PHYS 220 — Homework #8
[Solution]
For this homework assignment, you'll need the results
of Lab #8.
This homework is due Monday, 20 April.
- Explain the discrepancies between your results and the theoretical
values for B in the middle and at the ends of the solenoid for the
various N & h parameters in #2 of Lab #8.
- The theoretical results are obtained under the
assumption that N
& h → ∞. As N & h get larger, the discrepancy between
the obtained result and theory diminish. For Δθ =
π/10, N = 1000 and h = 100,
our results are off by a mere 0.02% and 0.2% at the center and ends,
respectively. See the table in the
solution for Lab #8
- For an ideal, long solenoid, the B-field inside is uniform and
zero outside. Explain the results depicted in the top panel of
my visualization
script.
- See figure at bottom of this page. Since this is a short, non-ideal solenoid, we expect some
asymmetries (as seen). Still, the field near the center appears
uniform and the field strength is greatly diminished, but non-zero,
outside the
solenoid.
- In lines #60–#64 of
my visualization script, the
B-field is set to zero if the point lies within 5 units of the
origin. This was done for strictly for visualization purposes.
Explain.
- Outside the solenoid, the field is very weak, so
to visualize the
field "far" from the solenoid, we use this technique to mask the
effects of the strong fields near & inside the solenoid.
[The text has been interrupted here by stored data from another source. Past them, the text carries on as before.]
This is an optimization exercise on Yosys and OpenROAD, whose aim is small area, not a production implementation.
Only simulation tests tie the RTL to the original design; equivalence was not proved.
Power and IR drop assume default switching activity.

==> run a <==
==> flow/design.v (excerpt) <==
module decimal_rounding_unit_core (
  input  logic        clk_i,
  input  logic        rst_ni,
  input  logic        start_i,
  output logic        busy_o,
  input  logic [50:0] in_i,
  output logic        done_o,
  output logic [48:0] result_o,
  input  logic        cfg_we_i,
  input  logic [2:0]  cfg_data_i
);
export LEC_CHECK = 0
export CAP_MARGIN = 20
export CORE_MARGIN = 2
export CORE_UTILIZATION = 40
export GPL_TIMING_DRIVEN = 0
export SETUP_SLACK_MARGIN = 0.1
export SLEW_MARGIN = 20
export SYNTH_HIERARCHICAL = 1
create_clock -name core_clock -period 6.0 [get_ports {clk_i}]
standard.sh (not shown) runs the stock make flow with config.mk's settings and CLKGATE_MAP_FILE= SYNTH_SCRIPT=/design/flow/synth_recipe.tcl, a recipe that flattens the netlist after the stock synthesis.
==> flow/flow/run.sh <==
#!/bin/bash
# Standard ORFS layout (the standard.sh, unchanged synthesis), with the port buffers
# made of the smallest buffer cell and no dummy clock loads in clock tree synthesis.
set -euo pipefail
bash standard.sh "BUFFER_PORTS_ARGS=-buffer_cell sky130_fd_sc_hd__buf_1" \
  "CTS_ARGS=-sink_clustering_enable -repair_clock_nets -dont_use_dummy_load -buf_list sky130_fd_sc_hd__clkbuf_16 -sink_clustering_size 25 -sink_clustering_max_diameter 80" finish > standard_make.log 2>&1
==> inputs of run b, as changes to run a <==
--- a/flow/design.v
+++ b/flow/design.v
@@ -1086,24 +1086,27 @@
   dru_fa u_s3_41 (.a(w[20]), .b(cc[20]), .c(~wt[20]), .s(s3_41), .co(s3_42));
   wire s3_43, s3_44;
   dru_fa u_s3_43 (.a(w[21]), .b(cc[21]), .c(1'b1), .s(s3_43), .co(s3_44));
   assign xa = {1'b1, 1'b1, s3_43, s3_41, s3_39, s3_37, s3_35, s3_33, s3_31, s3_29, s3_27, s3_25, s3_23, s3_21, s3_19, s3_17, s3_15, s3_13, s3_11, s3_9, s3_7, s3_5, s3_3, s3_1};
   assign xb = {1'b0, s3_44, s3_42, s3_40, s3_38, s3_36, s3_34, s3_32, s3_30, s3_28, s3_26, s3_24, s3_22, s3_20, s3_18, s3_16, s3_14, s3_12, s3_10, s3_8, s3_6, s3_4, s3_2, 1'b0};
+  wire ovfi = (w[47:22] == 26'h1ffffff);
+  wire ovfd = (w[47:22] == 26'h2000000);
   logic        vd_q;
   logic [23:0] vd_xa;
   logic [23:1] vd_xb;
   logic [25:0] vd_hi;
-  wire         vd_oi = (vd_hi == 26'h1ffffff);
-  wire         vd_od = (vd_hi == 26'h2000000);
+  logic        vd_oi, vd_od;
   always_ff @(posedge clk_i or negedge rst_ni) begin
     if (!rst_ni) vd_q <= 1'b0;
     else vd_q <= vc_q;
   end
   always_ff @(posedge clk_i) begin
     vd_xa <= xa;
     vd_xb <= xb[23:1];
     vd_hi <= w[47:22];
+    vd_oi <= ovfi;
+    vd_od <= ovfd;
   end
   wire [23:0] xsum;
   wire s4_1, s4_2;
   dru_ha u_s4_1 (.a(vd_xa[1]), .b(vd_xb[1]), .s(s4_1), .co(s4_2));
   wire s4_3, s4_4;
==> flow/run.sh (new file) <==
#!/bin/bash
# synth_recipe.tcl (not shown) runs the flow's synth.tcl, then flattens the netlist and writes it again
# the make line also repeats each setting of config.mk as NAME=value (left out here)
make -C /OpenROAD-flow-scripts/flow DESIGN_CONFIG=/design/flow/config.mk WORK_HOME=/design/flow/orfs CLKGATE_MAP_FILE= SYNTH_SCRIPT=/design/flow/synth_recipe.tcl finish
- SETUP_SLACK_MARGIN: 0.1 -> 0.3
removed: flow/flow/run.sh
removed: flow/standard.sh
==> comparison <==
Clock skew: run b is lower than run a (0.018 ns).
Of run b and run a, run b has the higher first-iteration DRC count (gap about 1.3%, measured against run a).
Of run b and run a, run b has the higher maximum frequency (gap 1.1%, measured against run a).
Between run a and run b, the lower critical path depth is in run a (gap 3).
Clock power: run a is lower than run b (37%).
Combinational power: run a is smaller than run b (about 7%).
Register-to-register slack: run b is higher than run a (0.06 ns).
Of run a and run b, run b has the higher cell area (gap about 10%, measured against run b).
In run a the worst setup slack is worse than in run b, by 0.063 ns.
Against run a, the clock-buffer cell count of run b is higher by 8.
==> figures <==
item                                                             run b        run a
Result of the run                     no timing/DRC/antenna violations  no timing/DRC/antenna violations
Tap cell instance count                                            592          585
Routed length on met3                                         5.537 mm     5.347 mm
Worst hold slack after final layout                          0.3255 ns    0.3004 ns
Mean Syn Cell Area                                           9.526 um2    9.489 um2
First-pass GRT wire length                                    102.1 mm     96.87 mm
Count of mapped cells out of synthesis                           1,884        1,854
Overall routing resource usage                                  0.2896       0.2868
Total area of multi-input combinational cells               13,320 um2   12,720 um2
Vertical die dimension                                        215.8 um     213.7 um
Core utilization of the finished layout                         0.4905       0.4527
Total routed wirelength                                       68.39 mm     64.94 mm
Wire length on met2                                           30.25 mm     28.80 mm
Clk pwr                                                        1640 uW      1030 uW
Number of clock sinks seen by CTS                                  222          220
Slew at the pin closest to its max-slew limit                 1.015 ns    0.8806 ns
Number of fill cells                                             4,207        4,219
Register area                                                 4496 um2     4452 um2
Count of sequential standard cells                                 222          220
Static Leakage                                             0.009647 uW  0.008646 uW
Final weighted congestion in routability-driven placement       0.9725       0.9830

---

==> inputs of build 30 <==
decimal_rounding_unit_core, a different RTL version from the one above (not shown whole).
## decimal_rounding_unit_core
module decimal_rounding_unit_core (
  input  logic        clk_i,
  input  logic        rst_ni,
  input  logic        start_i,
  output logic        busy_o,
  input  logic [50:0] in_i,
  output logic        done_o,
  output logic [48:0] result_o,
  input  logic        cfg_we_i,
  input  logic [2:0]  cfg_data_i
);
Settings: LEC_CHECK=0, CAP_MARGIN=20, CORE_MARGIN=2, CORE_UTILIZATION=40, CTS_BUF_LIST=sky130_fd_sc_hd__clkbuf_4 sky130_fd_sc_hd__clkbuf_8, GPL_TIMING_DRIVEN=0, SETUP_SLACK_MARGIN=0.1, SLEW_MARGIN=20, SYNTH_HIERARCHICAL=1; clock period 6.0 ns.
run.sh (not shown) runs the stock make flow with config.mk's settings and CLKGATE_MAP_FILE= SYNTH_SCRIPT=/design/flow/synth_recipe.tcl, a recipe that flattens the netlist after the stock synthesis.
Stock flow here: none of the scripts above is used.
==> trial 91: changes against build 30 <==
--- a/flow/config.mk
+++ b/flow/config.mk
@@ -10,3 +10,2 @@
 export CORE_UTILIZATION = 40
-export CTS_BUF_LIST = sky130_fd_sc_hd__clkbuf_4 sky130_fd_sc_hd__clkbuf_8
 export GPL_TIMING_DRIVEN = 0
==> comparison table <==
Global-route track usage on met1: trial 91 34.4%; build 30 34.6%
Largest net degree at the start of global routing: trial 91 16; build 30 15
Post-CTS Setup Inserts: trial 91 11; build 30 12
Comb power: trial 91 9.90 mW; build 30 9.84 mW
Total power divided by cell area: trial 91 601 nW/µm²; build 30 599 nW/µm²
Maximum clock rate: trial 91 172 MHz; build 30 171 MHz
Wire length of the first global-routing pass: trial 91 111,000 µm; build 30 111,000 µm
Hold EP: trial 91 vb_v[33]$_DFF_P_; build 30 vc_v[32]$_DFF_P_
Total number of vias: trial 91 17,442; build 30 17,664
Switching power: trial 91 6.84 mW; build 30 6.84 mW
Slew at the pin with the worst max-slew slack: trial 91 1130 ps; build 30 1130 ps
Outcome: trial 91 finished clean; build 30 finished clean
Routed met2 length: trial 91 35,300 µm; build 30 35,700 µm

---

==> 06-16 <==
RTL: one of the versions met above, not the one the previous note started from.
Design decimal_rounding_unit_core, start of the top module:
module decimal_rounding_unit_core (
  input  logic        clk_i,
  input  logic        rst_ni,
  input  logic        start_i,
  output logic        busy_o,
  input  logic [50:0] in_i,
  output logic        done_o,
  output logic [48:0] result_o,
  input  logic        cfg_we_i,
  input  logic [2:0]  cfg_data_i
);
Settings: LEC_CHECK=0, CAP_MARGIN=20, CORE_MARGIN=2, CORE_UTILIZATION=40, GPL_TIMING_DRIVEN=0, SETUP_SLACK_MARGIN=0.1, SLEW_MARGIN=20, SYNTH_HIERARCHICAL=1; clock period 6.0 ns.
standard.sh (not shown) runs the stock make flow with config.mk's settings and CLKGATE_MAP_FILE= SYNTH_SCRIPT=/design/flow/synth_recipe.tcl, a recipe that flattens the netlist after the stock synthesis.
==> flow/flow/run.sh <==
#!/bin/bash
# Standard ORFS layout (the standard.sh, unchanged synthesis), with the port buffers
# made of the smallest buffer cell and no dummy clock loads in clock tree synthesis.
set -euo pipefail
bash standard.sh "BUFFER_PORTS_ARGS=-buffer_cell sky130_fd_sc_hd__buf_1" \
  "CTS_ARGS=-sink_clustering_enable -repair_clock_nets -dont_use_dummy_load" finish > standard_make.log 2>&1
==> 11-18: changes against 06-16 <==
--- a/flow/design.v
+++ b/flow/design.v
@@ -1083,30 +1083,33 @@
   wire s3_39, s3_40;
   dru_fa u_s3_39 (.a(w[19]), .b(cc[19]), .c(~wt[19]), .s(s3_39), .co(s3_40));
   wire s3_41, s3_42;
   dru_fa u_s3_41 (.a(w[20]), .b(cc[20]), .c(~wt[20]), .s(s3_41), .co(s3_42));
   wire s3_43, s3_44;
   dru_fa u_s3_43 (.a(w[21]), .b(cc[21]), .c(1'b1), .s(s3_43), .co(s3_44));
   assign xa = {1'b1, 1'b1, s3_43, s3_41, s3_39, s3_37, s3_35, s3_33, s3_31, s3_29, s3_27, s3_25, s3_23, s3_21, s3_19, s3_17, s3_15, s3_13, s3_11, s3_9, s3_7, s3_5, s3_3, s3_1};
   assign xb = {1'b0, s3_44, s3_42, s3_40, s3_38, s3_36, s3_34, s3_32, s3_30, s3_28, s3_26, s3_24, s3_22, s3_20, s3_18, s3_16, s3_14, s3_12, s3_10, s3_8, s3_6, s3_4, s3_2, 1'b0};
+  wire ovfi = (w[47:22] == 26'h1ffffff);
+  wire ovfd = (w[47:22] == 26'h2000000);
   logic        vd_q;
   logic [23:0] vd_xa;
   logic [23:1] vd_xb;
   logic [25:0] vd_hi;
-  wire         vd_oi = (vd_hi == 26'h1ffffff);
-  wire         vd_od = (vd_hi == 26'h2000000);
+  logic        vd_oi, vd_od;
   always_ff @(posedge clk_i or negedge rst_ni) begin
     if (!rst_ni) vd_q <= 1'b0;
     else vd_q <= vc_q;
   end
   always_ff @(posedge clk_i) begin
     vd_xa <= xa;
     vd_xb <= xb[23:1];
     vd_hi <= w[47:22];
+    vd_oi <= ovfi;
+    vd_od <= ovfd;
   end
   wire [23:0] xsum;
   wire s4_1, s4_2;
   dru_ha u_s4_1 (.a(vd_xa[1]), .b(vd_xb[1]), .s(s4_1), .co(s4_2));
   wire s4_3, s4_4;
   dru_ha u_s4_3 (.a(vd_xa[2]), .b(vd_xb[2]), .s(s4_3), .co(s4_4));
   wire s4_5, s4_6;
   dru_ha u_s4_5 (.a(vd_xa[3]), .b(vd_xb[3]), .s(s4_5), .co(s4_6));
==> flow/run.sh (new file) <==
#!/bin/bash
# synth_recipe.tcl (not shown) runs the flow's synth.tcl, then flattens the netlist and writes it again
# the make line also repeats each setting of config.mk as NAME=value (left out here)
make -C /OpenROAD-flow-scripts/flow DESIGN_CONFIG=/design/flow/config.mk WORK_HOME=/design/flow/orfs CLKGATE_MAP_FILE= SYNTH_SCRIPT=/design/flow/synth_recipe.tcl finish
CTS_BUF_LIST = sky130_fd_sc_hd__clkbuf_4   (was not set)
CTS_CLUSTER_SIZE = 20   (was not set)
SETUP_SLACK_MARGIN = 0.3   (was 0.1)
removed: flow/flow/run.sh
removed: flow/standard.sh
==> run_results.csv <==
group,metric,value,unit
outcome,run_status,"no timing/DRC/antenna violations",
power,pg_comb,0.0101,W
sta,tightest_slew,0.926,ns
power,p_clk_share,10.2,%
final_layout,final_cell_mix,"dfxtp_1 (210), fa_1 (196), a21o_1 (123)",
clocking,h-tree-depth,2,
clocking,insertion_delay,0.85,ns
final_layout,area_growth,22.3,%
global_route,antenna_found_initial,2,
die,dieWidth,216,µm
power,p_int,0.00700,W
final_layout,multi_input_area_share,61.6,%
setup_path,crit-reg2reg-launch,"vb_t[9]",
die,core,44200,µm²
final_layout,stdcell_count,2743,
final_layout,inv_count,70,
global_route,use_met1,40.7,%
placement,place_ws,-1.33,ns
-- figures above: 11-18

==> run_results.csv <==
group,metric,value,unit
power,p_clk_share,10.6,%
setup_path,slowest_delay,0.60,ns
final_layout,final_cell_mix,"dfxtp_1 (210), fa_1 (196), a21o_1 (124)",
final_layout,multi_input_area_share,64.2,%
global_route,use_met1,39.8,%
placement,place_ws,-1.18,ns
power,pg_comb,0.00919,W
global_route,antenna_found_initial,1,
clocking,h-tree-depth,1,
die,row_count,76,
power,pwr_density_cell,643,nW/µm²
clocking,insertion_delay,0.55,ns
detailed_routing,wl_met2,29100,µm
die,dieWidth,214,µm
final_layout,inv_count,66,
global_route,grtUsageMet2,44.4,%
outcome,run_status,"no timing/DRC/antenna violations",
-- figures above: 06-16

==> port drivers added, routing unchanged <==
In the flow no input, the clock included, has a driving cell. The finished layouts below were timed again as built, in two steps.
Step 1 (the two cells are an assumption about what drives the block):
set clk [get_ports {clk_i}]
set_driving_cell -lib_cell sky130_fd_sc_hd__clkbuf_16 $clk
set_driving_cell -lib_cell sky130_fd_sc_hd__buf_2 [delete_from_list [all_inputs] $clk]
Step 2 also shifts input and output timing later by t, the mid clock arrival at the registers, as if the neighbouring blocks saw the same clock.
Three values: ideal, step 1, step 2; two values: the first two.
run	t, ns	setup WS [ns]	worst setup path after step 2	clock arrival spread, ns	worst register clock-pin slew, ns
run a	0.555	0.262 / 0.262 / -0.060	input to register	0.050 / 0.050	0.09 / 0.09
run b	0.605	0.325 / 0.325 / -0.112	input to register	0.032 / 0.031	0.07 / 0.07
build 30	0.643	0.163 / 0.163 / -0.380	input to register	0.034 / 0.033	0.07 / 0.07
trial 91	0.617	0.181 / 0.181 / -0.296	input to register	0.011 / 0.011	0.07 / 0.07
06-16	0.597	0.232 / 0.232 / -0.072	input to register	0.023 / 0.023	0.06 / 0.06
11-18	0.830	0.392 / 0.392 / -0.308	input to register	0.153 / 0.153	0.10 / 0.10
With both steps, setup timing fails in every run listed, where it was met with ideal ports. For 11-18, which loses most, drivers alone change the setup slack by 0.000 ns; drivers and shift together by -0.700 ns.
- Does the B-field depicted in the bottom panel of
my visualization script make
sense physically? Explain.
- Yes, there is a net current into the x-y
plane, so the
field should circulate as shown (RHR).
- Describe an exceedingly simply physical system that would give
results qualitatively similar to those depicted in the bottom
panel.
- A wire along the z axis, with current moving in
the -z direction
would produce this effect.
- Explain the asymmetry in the bottom panel of
my visualization
script.
- The number of turns in the solenoid is finite, and
the current
begins & ends abruptly, causing the asymmetries.